= Richard of Northampton =

English official in Ireland (died 1304)

Richard of Northampton (died 13 January 1304) was an English-born Crown servant, judge and cleric in Ireland of the late thirteenth and early fourteenth centuries, who ended his career as Bishop of Ferns.

He was a native of Northamptonshire, but little is known of his early life. He was a Crown servant by the early 1260s, and clearly a valued one: in the 1280s he received several rewards for his "laudable service" to the Crown, and in 1264 he was granted a pension of three silver marks to be paid annually by the Abbey of St Thomas the Martyr, in Dublin city.

He became Dean of Ferns in 1272 and a prebendary of the Diocese of Killaloe in 1282. He was appointed an attorney to audit the accounts of the Lord Treasurer of Ireland in the latter year. He was appointed a justice in eyre (itinerant justice) in 1276 and a justice of the Court of Common Pleas (Ireland) shortly afterwards.

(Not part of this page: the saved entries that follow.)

### config.mk
export PLATFORM = sky130hd
export DESIGN_NAME = kmp_cell
export DESIGN_NICKNAME = d
export VERILOG_FILES = /design/src/hdl/kmp_pkg.sv /design/src/hdl/kmp_cell.sv
export SDC_FILE = /design/constraint.sdc
export NUM_CORES = 1
export LEC_CHECK = 0
export BUFFER_PORTS_ARGS = -buffer_cell sky130_fd_sc_hd__buf_2
export CAP_MARGIN = 15
export CORE_MARGIN = 8
export CORE_UTILIZATION = 52
export CTS_CLUSTER_DIAMETER = 30
export DETAILED_ROUTE_END_ITERATION = 7
export PLACE_DENSITY = 0.87
export SETUP_SLACK_MARGIN = 0.5
export SYNTH_ARGS = -nofsm -noshare
export SYNTH_HDL_FRONTEND = slang
export SYNTH_SLANG_ARGS = --single-unit
### constraint.sdc
create_clock -name clk_i -period 18.05 [get_ports clk_i]
set_input_delay 3.61 -clock clk_i [delete_from_list [all_inputs] [get_ports clk_i]]
set_output_delay 3.61 -clock clk_i [all_outputs]
set_load 0.02 [all_outputs]
### src/hdl/kmp_pkg.sv
package kmp_pkg;

  localparam int PriceW      = 16;
  localparam int ProfitW     = 31;
  localparam int HoldW       = 32;
  localparam int CfgW        = 5;
  localparam int TradesDef   = 16;
  localparam int TdataInW    = 16;
  localparam int TdataOutW   = 32;

  localparam logic [CfgW-1:0]    CfgReset = CfgW'(1);
  localparam logic [HoldW-1:0]   HoldMin  = {1'b1, {(HoldW-1){1'b0}}};
  localparam logic [ProfitW-1:0] SoldMax  = {ProfitW{1'b1}};

  // Per-step control shared by every cell of the chain
  typedef struct packed {
    logic adv;  // a price transaction is taken this cycle
    logic clr;  // the transaction closes the series
  } kmp_ctrl_t;

endpackage

### src/hdl/kmp_cell.sv
module kmp_cell (
  input  logic                        clk_i,
  input  logic                        rst_ni,
  input  kmp_pkg::kmp_ctrl_t          ctrl_i,
  input  logic [kmp_pkg::PriceW-1:0]  price_i,
  input  logic [kmp_pkg::ProfitW-1:0] sold_left_i,
  output logic [kmp_pkg::ProfitW-1:0] sold_o,
  output logic [kmp_pkg::ProfitW-1:0] sold_next_o
);
  import kmp_pkg::*;

  logic [HoldW-1:0]   hold_q, hold_d;
  logic [ProfitW-1:0] sold_q, sold_d;
  logic signed [HoldW:0] buy_val, hold_ext, sell_val, sold_ext, hold_new, sold_new;

  always_comb begin
    hold_ext = $signed({hold_q[HoldW-1], hold_q});
    sold_ext = $signed({2'b00, sold_q});
    buy_val  = $signed({2'b00, sold_left_i}) - $signed({{(HoldW+1-PriceW){1'b0}}, price_i});
    sell_val = hold_ext + $signed({{(HoldW+1-PriceW){1'b0}}, price_i});
    hold_new = (buy_val > hold_ext) ? buy_val : hold_ext;
    sold_new = (sell_val > sold_ext) ? sell_val : sold_ext;
    // sold_new is never negative since sold_q is not; clamp only the top
    if (sold_new > $signed({2'b00, SoldMax})) begin
      sold_next_o = SoldMax;
    end else begin
      sold_next_o = sold_new[ProfitW-1:0];
    end
    hold_d = hold_q;
    sold_d = sold_q;
    if (ctrl_i.adv) begin
      if (ctrl_i.clr) begin
        hold_d = HoldMin;
        sold_d = '0;
      end else begin
        hold_d = hold_new[HoldW-1:0];
        sold_d = sold_next_o;
      end
    end
  end

  assign sold_o = sold_q;

  always_ff @(posedge clk_i or negedge rst_ni) begin
    if (!rst_ni) begin
      hold_q <= HoldMin;
      sold_q <= '0;
    end else begin
      hold_q <= hold_d;
      sold_q <= sold_d;
    end
  end

endmodule

Word-level counts from Yosys, hierarchy flattened
Cells that the tools add are included.
Storage, ports and cells
  bits in registers: 63
  output and inout port bits: 62
  word-level logic and storage cells: 14
Cells by class
  add/subtract/negate cells: 2
  order comparisons: 3
  multiplexer cells: 5
  reductions and logical operators: 2
Operator list (number)
  $mux 32: 2
  $mux 31: 2
  $add 32x17->33: 1
  $gt 33x32->1: 1
  $gt 33x32->1 const B: 1
  $mux 33: 1
  $gt 32x32->1: 1
  $sub 31x16->32: 1
  $reduce_and 2->1: 1
  $reduce_bool 2->1: 1

Depth between registers and ports, before layout
  depth in word-level cells: 6
  gate-level depth with buffers: 21
  depth with buffers taken out: 20

Worst setup path after synthesis
Ideal clock, no wire load.
  path kind: in2out
  start point: input price_i[0] (netlist bit)
  end point: output sold_next_o[24] (netlist bit)
  arrival time: 7.611 ns
  required time: 14.440 ns
  slack: 6.829 ns
  cell stages on the path: 18
  path buffers: 1
  cell sequence: ha_1 > fa_1 > a21oi_1 > o211a_1 > a311oi_1 > and4_1 > a2111oi_0 > xnor2_1 > ha_1 > nand4_1 > or3_1 > nor3_1 > and4_1 > a21oi_1 > nand2_2 > buf_1 > mux2i_1 > nand2_1
Between the ends
  word-level cells in the longest chain between the ends: 5
Ends and longest elaborated chain
  start: declaration: line kmp_cell.sv:5  | input logic [kmp_pkg::PriceW-1:0] price_i,
  $add 32x17->33 (*): line kmp_cell.sv:20  | sell_val = hold_ext + $signed({{(HoldW+1-PriceW){1'b0}}, price_i});
  $gt 33x32->1: line kmp_cell.sv:22  | sold_new = (sell_val > sold_ext) ? sell_val : sold_ext;
  $mux 33 (*): line kmp_cell.sv:22
  $gt 33x32->1: line kmp_cell.sv:24  | if (sold_new > $signed({2'b00, SoldMax})) begin
  $mux 31 (*): line kmp_cell.sv:24
  end: declaration: line kmp_cell.sv:8  | output logic [kmp_pkg::ProfitW-1:0] sold_next_o
Mark *: on every way between the ends. The rest lies on a longest branch, timed or not.

Final worst setup path
  start point: input price_i[0] (netlist bit)
  end point: output sold_next_o[21] (netlist bit)
The elaborated chain is that of the path after synthesis.

==> flow_metrics.env <==
export IMPL_status="complete, no violations"
export IMPL_r2r_start="hold_q[0]$_DFFE_PN0P_"
export IMPL_critical_path_max_stage_delay_ns=0.57
export IMPL_worstHoldStart="hold_q[19]$_DFFE_PN0P_"
export IMPL_critPathMaxFanout=39
export IMPL_path_clk_slew_ns=0.05
export IMPL_cts_setup_buffers=0
export IMPL_drc=0
export IMPL_track_usage_pct=22.1
export IMPL_first_pass_iters=7
export IMPL_finalCriticalPeriod_ns=12.21
export IMPL_vias=6392
export IMPL_irDropWorstVdd_mv=0.0669
export IMPL_p_leak_nw=4.03
export IMPL_gr_total_overflow=0
export IMPL_synth_distinct_cells=71
export IMPL_dieArea_um2=16700
export IMPL_wirelength_mm=18.5
export IMPL_finalSetupViolCount=0
export IMPL_cts_root_buffer="clkbuf_16"
export IMPL_area_growth_syn_to_layout_pct=16.1
export IMPL_cp_slowest_cell="a2111oi_0"
export IMPL_finClkSkew_ns=0.00798
export IMPL_rows=41
export IMPL_min_path_type="register to register"
export IMPL_synth_seq_cells=63
export IMPL_cts_tree="built"
export IMPL_synth_compound_area_share_pct=24.3
export IMPL_nNetsFinal=1019
export IMPL_start_util_pct=53.1
export IMPL_final_max_slew_viol_count=0
export IMPL_syn_area_per_cell_um2=8.70
export IMPL_period_share_pct=67.6
export IMPL_post_route_util_pct=61.7
export IMPL_drive_gt1_share_pct=17.7
export IMPL_ys_flop_type="dfrtp_1"
export IMPL_place_hpwl_mm=14.2
export IMPL_crit_path_start="price_i[0]"
export IMPL_portBuffers=112
export IMPL_die_h_um=129
export IMPL_ant_nets=0
export IMPL_viasPerCell=6.09
export IMPL_synth_simple_gate_area_share_pct=15.1
export IMPL_hold_buffers=0
export IMPL_grt_max_degree=64
export IMPL_post_cts_resized=0
export IMPL_timing_hold_ws_ns=0.508
export IMPL_synthXorXnorAreaFrac_pct=7.08
export IMPL_nFillCells=1070
export IMPL_hold_viol_final=0
export IMPL_coreArea_um2=12600
export IMPL_syn_inst=767
export IMPL_worst_pin_slew_ns=0.987
export IMPL_criticalPathCategory="input port to output pin"
export IMPL_ys_seq_area_share_pct=23.6
export IMPL_multiInputGateArea_um2=4680
export IMPL_htree_levels=3
export IMPL_relSlewSlack_pct=34.0
export IMPL_cts_sinks=63
export IMPL_worstPathCellList="buf_2 -> ha_1 -> fa_1 -> a21oi_1 -> o211a_1 -> a311oi_1 -> and4_1 -> a2111oi_0 -> xnor2_1 -> ha_1 -> nand4_1 -> or3_1 -> nor3_1 -> and4_1 -> a21oi_1 -> nand2_2 -> buf_4 -> mux2i_1 -> nand2_1 -> buf_2"
export IMPL_grt_pass1_wl_mm=30.0
export IMPL_die_x_um=129
export IMPL_cp_arrival_ns=8.60
export IMPL_drt_iter0_drc=530
export IMPL_antenna_found_initial=1
export IMPL_syn_nets=915
export IMPL_timing_fmax_mhz=81.9
export IMPL_cap_viol_max_count=0
export IMPL_syn_area_um2=6680
export IMPL_critPathLaunchType="input port"
export IMPL_setup_tns_ns=0
export IMPL_cp_required_ns=14.44
export IMPL_worstSkewPairLatency_ns=0.34
export IMPL_cts_buffers=9
export IMPL_synthMuxAreaShare_pct=4.87
export IMPL_grt_pass1_vias=6209
export IMPL_rsz0062_at_grt="no"
export IMPL_gp_congestion=0.902
export IMPL_regArea_um2=1580
export IMPL_wire_per_inst_um=17.6
export IMPL_synthAdderAreaFrac_pct=18.4
export IMPL_clockBufferDepth=2
export IMPL_synth_top_family_by_area="compound AO/OA/AOI/OAI gates"
export IMPL_powerDensity_nw_per_um2=149
export IMPL_ys_async_sr_fraction_pct=100
export IMPL_ios=113
export IMPL_synth_edf_count=0
export IMPL_end_kind="output pin"
export IMPL_yosys_warnings=0
-- flip-flops by register name (all words and copies together) (netlist names) --
name,count
hold_q,32
sold_o,31
-- cell usage after synthesis (all sizes together) (18+ instances only) --
library cell / number / area (um^2)
xnor2: 36 / 315
inv: 86 / 323
xor2: 18 / 158
o21ai: 31 / 155
a22o: 30 / 263
nand2: 63 / 239
nor2: 28 / 108
o221a: 22 / 248
dfrtp: 62 / 1550
mux2i: 31 / 310
nor3: 21 / 105
ha: 95 / 1190
a21oi: 42 / 210
-- placed cells by master (no fill, tap or decap), types with 5 or more instances in the layout --
cell type    n
nor2_1      27
mux2i_1     30
buf_2      112
inv_1       86
xnor2_1     36
o221a_1     20
nor4_1       9
a2bb2oi_1    9
o21a_1      13
xor2_1      18
nand2_1     62
and3_1      11
a21oi_1     42
nand4_1     13
o31ai_1      9
dfrtp_1     62
ha_1        95
a21o_1      13
nor3_1      20
and4_1       6
nor2b_1      6
nand3_1     13
a22o_1      30
o211ai_1     5
o21ai_0     29
clkbuf_16    9
a211oi_1     8
-- layer usage --
layer	track usage (%)	vias to the layer above	part of all wire [%]	wire (um)
li1	-	3047	-	-
met1	27.3	3047	43	7920
met2	36.9	251	47	8730
met3	4.19	47	7.1	1310
met4	9.47	0	2.8	509
met5	0	-	0	0
-- cell families (layout without fill, tap and decap cells) --
family          Yosys count  count (layout)
xor+xnor                 54              54
buf+inv                 110             219
flops                    63              63
mux                      32              32
fa+ha+maj                97              97
other cells               0               1
simple gates            195             195
compound gates          216             216
-- area by class of cell --
class	count	area share (%)
well taps	172	2.78
clock inverters	6	1.39
clock buffers	10	3.08
flip-flops and latches	63	20.4
multi-input cells	594	60.4
inverters	86	4.17
diodes	1	0.0323
repair buffers	117	7.81
-- through the flow --
stage	cells	total power (W)	worst slack (ns)	instance area, um^2
floorplan	767	0.000742	6.83	6680
global route	1049	0.00124	5.47	7750
global placement	1031	0.000912	5.96	7390
finish	1049	0.00115	5.84	7750
CTS	1047	0.00115	5.87	7730
detailed placement	1031	0.000935	5.87	7390
-- power breakdown --
part / internal [W] / leakage (nW) / switching (W) / total, W
registers: 0.000187 / 0.840 / 0.0000507 / 0.000238
clock network: 0.000138 / 0.168 / 0.0000655 / 0.000204
logic: 0.000287 / 3.02 / 0.000424 / 0.000711
total: 0.000612 / 4.03 / 0.000540 / 0.00115
-- worst max-delay path, delay by kind of cell --
family | cells | cell delay, ns
AND/OR/NAND/NOR | 7 | 1.43
XOR/XNOR | 1 | 0.25
buffers and inverters | 3 | 0.85
AO/OA/AOI/OAI | 5 | 1.18
multiplexers | 1 | 0.24
adder cells (fa/ha/maj) | 3 | 1.03
-- path summary, 6_finish.rpt --
kind                                     endpoint  slack, ns  cells after the start
min reg2reg                hold_q[19]$_DFFE_PN0P_       0.51                      1
max                               sold_next_o[21]       5.84                     20
min in group asynchronous   hold_q[2]$_DFFE_PN0P_       3.42                      2
min                        hold_q[19]$_DFFE_PN0P_       0.51                      1
max reg2reg                 sold_o[6]$_DFFE_PN0P_      12.23                     19
max in group asynchronous  hold_q[10]$_DFFE_PN0P_      14.03                      2
(Power assumes the default switching activity.)
$ cat src/sv/cpl_pkg.sv
// Package: request and result types, mode and status codes for the compacting list.
`timescale 1ns / 1ps
package cpl_pkg;

  localparam logic [1:0] MODE_APPEND = 2'd0;
  localparam logic [1:0] MODE_REMOVE = 2'd1;
  localparam logic [1:0] MODE_GET    = 2'd2;

  localparam logic [1:0] STATUS_OK    = 2'd0;
  localparam logic [1:0] STATUS_FULL  = 2'd1;
  localparam logic [1:0] STATUS_RANGE = 2'd2;

  localparam int GROUP_SIZE = 32;

  typedef struct packed {
    logic [1:0]  mode;
    logic [8:0]  index;
    logic [63:0] value;
  } in_req_t;

  typedef struct packed {
    logic [63:0] read_value;
    logic [1:0]  status;
    logic [9:0]  length;
  } out_res_t;

  typedef struct packed {
    logic append_go;
    logic remove_go;
    logic get_go;
  } cell_ctrl_t;

endpackage
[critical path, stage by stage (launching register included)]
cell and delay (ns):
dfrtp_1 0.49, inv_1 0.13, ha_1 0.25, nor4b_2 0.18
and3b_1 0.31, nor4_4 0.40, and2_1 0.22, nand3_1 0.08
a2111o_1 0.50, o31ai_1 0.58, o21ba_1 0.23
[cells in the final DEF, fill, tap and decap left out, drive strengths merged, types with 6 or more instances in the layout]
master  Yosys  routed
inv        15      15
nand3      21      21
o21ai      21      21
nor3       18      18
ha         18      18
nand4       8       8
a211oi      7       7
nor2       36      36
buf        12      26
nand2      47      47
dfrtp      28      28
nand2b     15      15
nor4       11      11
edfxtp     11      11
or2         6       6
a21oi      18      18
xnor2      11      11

He was elected Bishop of Ferns in 1282 and consecrated in 1283. One historian states that he has left little trace in the history of the Diocese. However, a complaint from Bishop Richard to the Lord Chancellor of England in 1285 survives, alleging that the liberties of the Church were being infringed by the hearing of a probate case in the civil courts (such cases were then governed by ecclesiastical law, and were dealt with exclusively in the Church courts).

During the contest in 1299 between rival candidates for the office of Archbishop of Dublin, both candidates complained that Richard was taking advantage of the vacancy by attempting to exercise the functions of Archbishop, but the controversy died down with the appointment of a third candidate as Archbishop.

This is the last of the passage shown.